▶ **Exercise description**
Only lines with the word "finish" belong in the answer; copy them from the records below.

--- Available records ---

Context: an optimization exercise on an open-source flow, tuned for small area and a short achievable clock period. The choices shown serve that exercise and are no tape-out recipe.
RTL that was checked went through simulation tests only; none was proved equivalent to the original.
No functional check of the RTL was part of runs 1 to 3.
Power and IR drop assume default switching activity.

==> flow/flow/run.sh <==
#!/bin/bash
set -euo pipefail
MARGIN=$(cat flow/margin.txt)
bash standard.sh SETUP_SLACK_MARGIN=$MARGIN finish > flow_make.log 2>&1 || { tail -50 flow_make.log; exit 1; }
tail -5 flow_make.log
==> flow/flow/margin.txt <==
7
==> flow/standard.sh <==
#!/bin/bash
# synth_recipe.tcl (not shown) runs the flow's synth.tcl, then flattens the netlist and writes it again
# the make line also repeats each setting of config.mk as NAME=value (left out here)
make -C /OpenROAD-flow-scripts/flow DESIGN_CONFIG=/design/flow/config.mk WORK_HOME=/design/flow/orfs CLKGATE_MAP_FILE= SYNTH_SCRIPT=/design/flow/synth_recipe.tcl "${@:-finish}"
==> flow/config.mk <==
export PLATFORM = sky130hd
export DESIGN_NAME = mem_io_responder
export DESIGN_NICKNAME = mem_io_responder
export VERILOG_FILES = /design/flow/design.v
export SDC_FILE = /design/flow/constraint.sdc
export NUM_CORES = 4
export LEC_CHECK = 0
export CAP_MARGIN = 20
export CORE_MARGIN = 2
export CORE_UTILIZATION = 50
export CTS_BUF_LIST = sky130_fd_sc_hd__clkbuf_16
export CTS_CLUSTER_DIAMETER = 100
export CTS_CLUSTER_SIZE = 25
export SLEW_MARGIN = 20
export SYNTH_HIERARCHICAL = 1
==> flow/constraint.sdc <==
create_clock -name core_clock -period 10.0 [get_ports {Clock}]
set_input_delay 2.0000 -clock core_clock [delete_from_list [all_inputs] [get_ports {Clock}]]
set_output_delay 2.0000 -clock core_clock [all_outputs]
set_load 0.01 [all_outputs]
==> flow/design.v <==
module mio_ao8 (
  input  logic [7:0] s,
  input  logic [7:0] d,
  output logic       y
);
  assign y = |(s & d);
endmodule
module mio_nor16 (
  input  logic [15:0] a,
  output logic        y_n
);
  assign y_n = ~|a;
endmodule
module mio_hold (
  input  logic q,
  input  logic we,
  input  logic we_n,
  input  logic d,
  output logic y
);
  assign y = (q | we) & (we_n | d);
endmodule
module mio_fin (
  input  logic rd_n,
  input  logic ram_rd_n,
  input  logic oth_n,
  output logic y
);
  assign y = ~((ram_rd_n | rd_n) & oth_n);
endmodule
module mio_predec #(
  parameter int N = 3
) (
  input  logic [N-1:0]    a,
  output logic [2**N-1:0] y_n
);
  always_comb
    for (int k = 0; k < 2**N; k++) y_n[k] = a != N'(k);
endmodule
module mio_predec_en #(
  parameter int N = 3
) (
  input  logic [N-1:0]    a,
  input  logic            en,
  output logic [2**N-1:0] y_n
);
  always_comb
    for (int k = 0; k < 2**N; k++) y_n[k] = !(en && a == N'(k));
endmodule
module mio_wl (
  input  logic a_n,
  input  logic b_n,
  output logic we,
  output logic we_n
);
  assign we   = !(a_n || b_n);
  assign we_n = a_n || b_n;
endmodule
module mem_io_responder #(
  parameter int MEM_AW   = 7,
  parameter int N_LED    = 10,
  parameter int N_SW     = 10,
  parameter int PRESCALE = 100,
  parameter int PS_W     = 7
) (
  input  logic              Clock,
  input  logic              Resetn,
  input  logic [15:0]       ADDR,
  input  logic [15:0]       DOUT,
  input  logic              W,
  output logic [15:0]       DIN,
  input  logic [N_SW-1:0]   SW,
  output logic [N_LED-1:0]  LEDR,
  output logic              Tick_flag
);
  localparam int NW = 2**MEM_AW;
  localparam int NG = NW / 8;
  logic [NW-1:0][15:0] mem;
  logic [15:0] din_q, din_d, cnt_q, cnt_d, rld_q, rld_d, rd_n, oth;
  logic [N_LED-1:0] led_q, led_d;
  logic [N_SW-1:0] sw1_q, sw2_q;
  logic [PS_W-1:0] ps_q, ps_d;
  logic en_q, en_d, ar_q, ar_d, flag_q, flag_d;
  logic sel_ram, sel_led, sel_sw, sel_tmr, wr_cnt, wr_ctl, run, tick, cnt_one;
  logic [NW-1:0] rsel, wsel, wsel_n;
  logic [NW-1:0][15:0] mem_d;
  logic [15:0][NG-1:0] grp;
  assign sel_ram = ADDR[15:12] == 4'h0;
  assign sel_led = ADDR[15:12] == 4'h1;
  assign sel_sw  = ADDR[15:12] == 4'h2;
  assign sel_tmr = ADDR[15:12] == 4'h3;
  assign wr_cnt  = W && sel_tmr && !ADDR[0];
  assign wr_ctl  = W && sel_tmr && ADDR[0];
  assign cnt_one = cnt_q == 16'd1;
  assign run     = en_q && cnt_q != '0;
  assign tick    = run && ps_q == PS_W'(PRESCALE - 1);
  logic ram_rd, ram_wr;
  assign ram_rd = sel_ram && !W;
  assign ram_wr = sel_ram && W;
  logic [7:0] pl_n, pw_n;
  logic [NG-1:0] ph_n;
  mio_predec #(.N(3)) u_pl (.a(ADDR[2:0]), .y_n(pl_n));
  mio_predec #(.N(MEM_AW-3)) u_ph (.a(ADDR[MEM_AW-1:3]), .y_n(ph_n));
  mio_predec_en #(.N(3)) u_pw (.a(ADDR[2:0]), .en(ram_wr), .y_n(pw_n));
  always_comb
    for (int i = 0; i < NW; i++) rsel[i] = !(pl_n[i%8] || ph_n[i/8]);
  for (genvar i = 0; i < NW; i++) begin : g_wl
    mio_wl u_wl (.a_n(pw_n[i%8]), .b_n(ph_n[i/8]), .we(wsel[i]), .we_n(wsel_n[i]));
  end
  for (genvar b = 0; b < 16; b++) begin : g_bit
    for (genvar g = 0; g < NG; g++) begin : g_grp
      logic [7:0] d;
      for (genvar j = 0; j < 8; j++) begin : g_w
        assign d[j] = mem[g*8 + j][b];
      end
      mio_ao8 u_ao (.s(rsel[g*8 +: 8]), .d(d), .y(grp[b][g]));
    end
    mio_nor16 u_nor (.a(grp[b]), .y_n(rd_n[b]));
  end
  always_comb begin
    led_d  = W && sel_led ? DOUT[N_LED-1:0] : led_q;
    ps_d   = (wr_cnt || tick || !run) ? '0 : ps_q + PS_W'(1);
    cnt_d  = wr_cnt ? DOUT : !tick ? cnt_q : cnt_one ? (ar_q ? rld_q : '0) : cnt_q - 16'd1;
    rld_d  = wr_cnt ? DOUT : rld_q;
    en_d   = wr_ctl ? DOUT[0] : en_q;
    ar_d   = wr_ctl ? DOUT[1] : ar_q;
    flag_d = (tick && cnt_one) || (flag_q && !(wr_ctl && DOUT[2]));
    oth    = ({16{ram_wr}} & DOUT) |
             ({16{sel_led}} & 16'(led_d)) |
             ({16{sel_sw}}  & 16'(sw2_q)) |
             ({16{sel_tmr && ADDR[0]}} & {13'b0, flag_d, ar_d, en_d}) |
             ({16{sel_tmr && !ADDR[0]}} & cnt_d);
  end
  for (genvar b = 0; b < 16; b++) begin : g_fin
    mio_fin u_fin (.rd_n(rd_n[b]), .ram_rd_n(!ram_rd), .oth_n(!oth[b]), .y(din_d[b]));
  end
  always_ff @(posedge Clock or negedge Resetn)
    if (!Resetn) begin
      din_q  <= '0;
      led_q  <= '0;
      sw1_q  <= '0;
      sw2_q  <= '0;
      cnt_q  <= '0;
      rld_q  <= '0;
      ps_q   <= '0;
      en_q   <= 1'b0;
      ar_q   <= 1'b0;
      flag_q <= 1'b0;
    end else begin
      din_q  <= din_d;
      led_q  <= led_d;
      sw1_q  <= SW;
      sw2_q  <= sw1_q;
      cnt_q  <= cnt_d;
      rld_q  <= rld_d;
      ps_q   <= ps_d;
      en_q   <= en_d;
      ar_q   <= ar_d;
      flag_q <= flag_d;
    end
  for (genvar i = 0; i < NW; i++) begin : g_word
    for (genvar b = 0; b < 16; b++) begin : g_b
      mio_hold u_hold (.q(mem[i][b]), .we(wsel[i]), .we_n(wsel_n[i]), .d(DOUT[b]), .y(mem_d[i][b]));
    end
  end
  always_ff @(posedge Clock)
    mem <= mem_d;
  assign DIN       = din_q;
  assign LEDR      = led_q;
  assign Tick_flag = flag_q;
endmodule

---

▶ **Solution to the exercise**
bash standard.sh SETUP_SLACK_MARGIN=$MARGIN finish > flow_make.log 2>&1 || { tail -50 flow_make.log; exit 1; }
make -C /OpenROAD-flow-scripts/flow DESIGN_CONFIG=/design/flow/config.mk WORK_HOME=/design/flow/orfs CLKGATE_MAP_FILE= SYNTH_SCRIPT=/design/flow/synth_recipe.tcl "${@:-finish}"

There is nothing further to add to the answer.